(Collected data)
$ cat config.mk
export PLATFORM = sky130hd
export DESIGN_NAME = result_collector
export DESIGN_NICKNAME = d
export VERILOG_FILES = /design/src/rtl/systolic_pkg.sv /design/src/rtl/edge_detect.sv /design/src/rtl/result_collector.sv
export SDC_FILE = /design/constraint.sdc
export NUM_CORES = 1
export LEC_CHECK = 0
export ABC_AREA = 0
export BUFFER_PORTS_ARGS = -buffer_cell sky130_fd_sc_hd__buf_2
export CAP_MARGIN = 20
export CORE_AREA = 2 2 435 437
export CTS_CLUSTER_DIAMETER = 100
export CTS_CLUSTER_SIZE = 20
export DETAILED_ROUTE_END_ITERATION = 6
export DIE_AREA = 0 0 437 439
export PLACE_DENSITY = 0.42
export SYNTH_ARGS = -nofsm -noshare
export SYNTH_HDL_FRONTEND = slang
export SYNTH_SLANG_ARGS = --single-unit
$ cat constraint.sdc
create_clock -name clk -period 18.8 [get_ports clk]
set_clock_uncertainty 0.15 [all_clocks]
set_input_delay 3.76 -clock clk [delete_from_list [all_inputs] [get_ports clk]]
set_output_delay 3.76 -clock clk [all_outputs]
set_load 0.01 [all_outputs]
$ cat src/rtl/systolic_pkg.sv
// Shared constants and types for the systolic array and its result collector.
package systolic_pkg;

  localparam int unsigned DEFAULT_DATA_WIDTH = 64;
  localparam int unsigned N                  = 4;
  localparam int unsigned NUM_RESULTS        = N * N;
  localparam int unsigned IDX_W              = 5;
  localparam int unsigned ADDR_W             = $clog2(NUM_RESULTS);

  typedef enum logic [1:0] {
    ST_IDLE    = 2'd0,
    ST_CAPTURE = 2'd1,
    ST_DRAIN   = 2'd2
  } collector_state_e;

endpackage

$ cat src/rtl/edge_detect.sv
// Registered rising-edge detector: rise_c is high while din=1 and the previous sample was 0.
module edge_detect (
  input  logic clk,
  input  logic rst,
  input  logic din,
  output logic rise_c
);

  logic prev_q;
  logic prev_d;

  always_comb begin
    prev_d = din;
    rise_c = din & ~prev_q;
  end

  always_ff @(posedge clk or posedge rst) begin
    if (rst) prev_q <= 1'b0;
    else     prev_q <= prev_d;
  end

endmodule

$ cat src/rtl/result_collector.sv
// Captures the 16 systolic-array accumulators on an array_done rising edge and streams them
// out over a valid/ready port. COLLECTOR_CHECKSUM_EN appends a modulo-2^W sum as beat 16.
module result_collector
  import systolic_pkg::*;
#(
  parameter int unsigned DATA_WIDTH = DEFAULT_DATA_WIDTH
) (
  input  logic                  clk,
  input  logic                  rst,
  input  logic                  array_done,
  input  logic [DATA_WIDTH-1:0] result0,
  input  logic [DATA_WIDTH-1:0] result1,
  input  logic [DATA_WIDTH-1:0] result2,
  input  logic [DATA_WIDTH-1:0] result3,
  input  logic [DATA_WIDTH-1:0] result4,
  input  logic [DATA_WIDTH-1:0] result5,
  input  logic [DATA_WIDTH-1:0] result6,
  input  logic [DATA_WIDTH-1:0] result7,
  input  logic [DATA_WIDTH-1:0] result8,
  input  logic [DATA_WIDTH-1:0] result9,
  input  logic [DATA_WIDTH-1:0] result10,
  input  logic [DATA_WIDTH-1:0] result11,
  input  logic [DATA_WIDTH-1:0] result12,
  input  logic [DATA_WIDTH-1:0] result13,
  input  logic [DATA_WIDTH-1:0] result14,
  input  logic [DATA_WIDTH-1:0] result15,
  output logic [DATA_WIDTH-1:0] out_data,
  output logic                  out_valid,
  input  logic                  out_ready,
  output logic [IDX_W-1:0]      out_index,
  output logic                  out_last,
  output logic                  busy,
  output logic                  frame_done,
  output logic                  missed
);

`ifdef COLLECTOR_CHECKSUM_EN
  localparam int unsigned LAST_IDX = NUM_RESULTS;
`else
  localparam int unsigned LAST_IDX = NUM_RESULTS - 1;
`endif

  collector_state_e state_q, state_d;
  logic [IDX_W-1:0]      idx_q, idx_d;
  logic [DATA_WIDTH-1:0] data_q, data_d;
  logic                  valid_q, valid_d;
  logic                  last_q, last_d;
  logic                  busy_q, busy_d;
  logic                  frame_done_q, frame_done_d;
  logic                  missed_q, missed_d;
`ifdef COLLECTOR_CHECKSUM_EN
  logic [DATA_WIDTH-1:0] sum_q, sum_d;
`endif

  logic [DATA_WIDTH-1:0] res_c [NUM_RESULTS];
  logic [DATA_WIDTH-1:0] buf_q [NUM_RESULTS];
  logic                  buf_we_c;
  logic                  rise_c;
  logic [IDX_W-1:0]      nxt_idx_c;

  edge_detect u_edge (
    .clk    (clk),
    .rst    (rst),
    .din    (array_done),
    .rise_c (rise_c)
  );

  always_comb begin
    res_c[0]  = result0;  res_c[1]  = result1;  res_c[2]  = result2;  res_c[3]  = result3;
    res_c[4]  = result4;  res_c[5]  = result5;  res_c[6]  = result6;  res_c[7]  = result7;
    res_c[8]  = result8;  res_c[9]  = result9;  res_c[10] = result10; res_c[11] = result11;
    res_c[12] = result12; res_c[13] = result13; res_c[14] = result14; res_c[15] = result15;
  end

  // Next-state and registered-output logic; out_data is preloaded with the next beat on accept.
  always_comb begin
    state_d      = state_q;
    idx_d        = idx_q;
    data_d       = data_q;
    valid_d      = valid_q;
    last_d       = last_q;
    frame_done_d = 1'b0;
    missed_d     = missed_q | (rise_c & (state_q != ST_IDLE));
    buf_we_c     = 1'b0;
    nxt_idx_c    = idx_q + IDX_W'(1);
`ifdef COLLECTOR_CHECKSUM_EN
    sum_d        = sum_q;
`endif
    unique case (state_q)
      ST_IDLE: begin
        if (rise_c) state_d = ST_CAPTURE;
      end
      ST_CAPTURE: begin
        buf_we_c = 1'b1;
        state_d  = ST_DRAIN;
        idx_d    = '0;
        data_d   = res_c[0];
        valid_d  = 1'b1;
        last_d   = 1'b0;
`ifdef COLLECTOR_CHECKSUM_EN
        sum_d    = '0;
`endif
      end
      ST_DRAIN: begin
        if (valid_q && out_ready) begin
          if (idx_q == IDX_W'(LAST_IDX)) begin
            state_d      = ST_IDLE;
            valid_d      = 1'b0;
            idx_d        = '0;
            data_d       = '0;
            last_d       = 1'b0;
            frame_done_d = 1'b1;
          end else begin
            idx_d  = nxt_idx_c;
            last_d = (nxt_idx_c == IDX_W'(LAST_IDX));
`ifdef COLLECTOR_CHECKSUM_EN
            sum_d  = sum_q + data_q;
            if (nxt_idx_c == IDX_W'(NUM_RESULTS)) data_d = sum_q + data_q;
            else                                  data_d = buf_q[nxt_idx_c[ADDR_W-1:0]];
`else
            data_d = buf_q[nxt_idx_c[ADDR_W-1:0]];
`endif
          end
        end
      end
      default: state_d = ST_IDLE;
    endcase
    busy_d = (state_d != ST_IDLE);
  end

  always_ff @(posedge clk or posedge rst) begin
    if (rst) begin
      state_q      <= ST_IDLE;
      idx_q        <= '0;
      data_q       <= '0;
      valid_q      <= 1'b0;
      last_q       <= 1'b0;
      busy_q       <= 1'b0;
      frame_done_q <= 1'b0;
      missed_q     <= 1'b0;
`ifdef COLLECTOR_CHECKSUM_EN
      sum_q        <= '0;
`endif
    end else begin
      state_q      <= state_d;
      idx_q        <= idx_d;
      data_q       <= data_d;
      valid_q      <= valid_d;
      last_q       <= last_d;
      busy_q       <= busy_d;
      frame_done_q <= frame_done_d;
      missed_q     <= missed_d;
`ifdef COLLECTOR_CHECKSUM_EN
      sum_q        <= sum_d;
`endif
    end
  end

  // Result buffer has no reset; it is only meaningful after a CAPTURE.
  always_ff @(posedge clk) begin
    if (buf_we_c) buf_q <= res_c;
  end

  assign out_data   = data_q;
  assign out_valid  = valid_q;
  assign out_index  = idx_q;
  assign out_last   = last_q;
  assign busy       = busy_q;
  assign frame_done = frame_done_q;
  assign missed     = missed_q;

endmodule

▶ **PROBLEM STATEMENT**
What you return must be the lines above that run from the line with "export SDC_FILE = /design/constraint.sdc" to the line with "export SYNTH_HDL_FRONTEND = slang", inclusive, each copied exactly.

▶ **EXERCISE RESULT**
export SDC_FILE = /design/constraint.sdc
export NUM_CORES = 1
export LEC_CHECK = 0
export ABC_AREA = 0
export BUFFER_PORTS_ARGS = -buffer_cell sky130_fd_sc_hd__buf_2
export CAP_MARGIN = 20
export CORE_AREA = 2 2 435 437
export CTS_CLUSTER_DIAMETER = 100
export CTS_CLUSTER_SIZE = 20
export DETAILED_ROUTE_END_ITERATION = 6
export DIE_AREA = 0 0 437 439
export PLACE_DENSITY = 0.42
export SYNTH_ARGS = -nofsm -noshare
export SYNTH_HDL_FRONTEND = slang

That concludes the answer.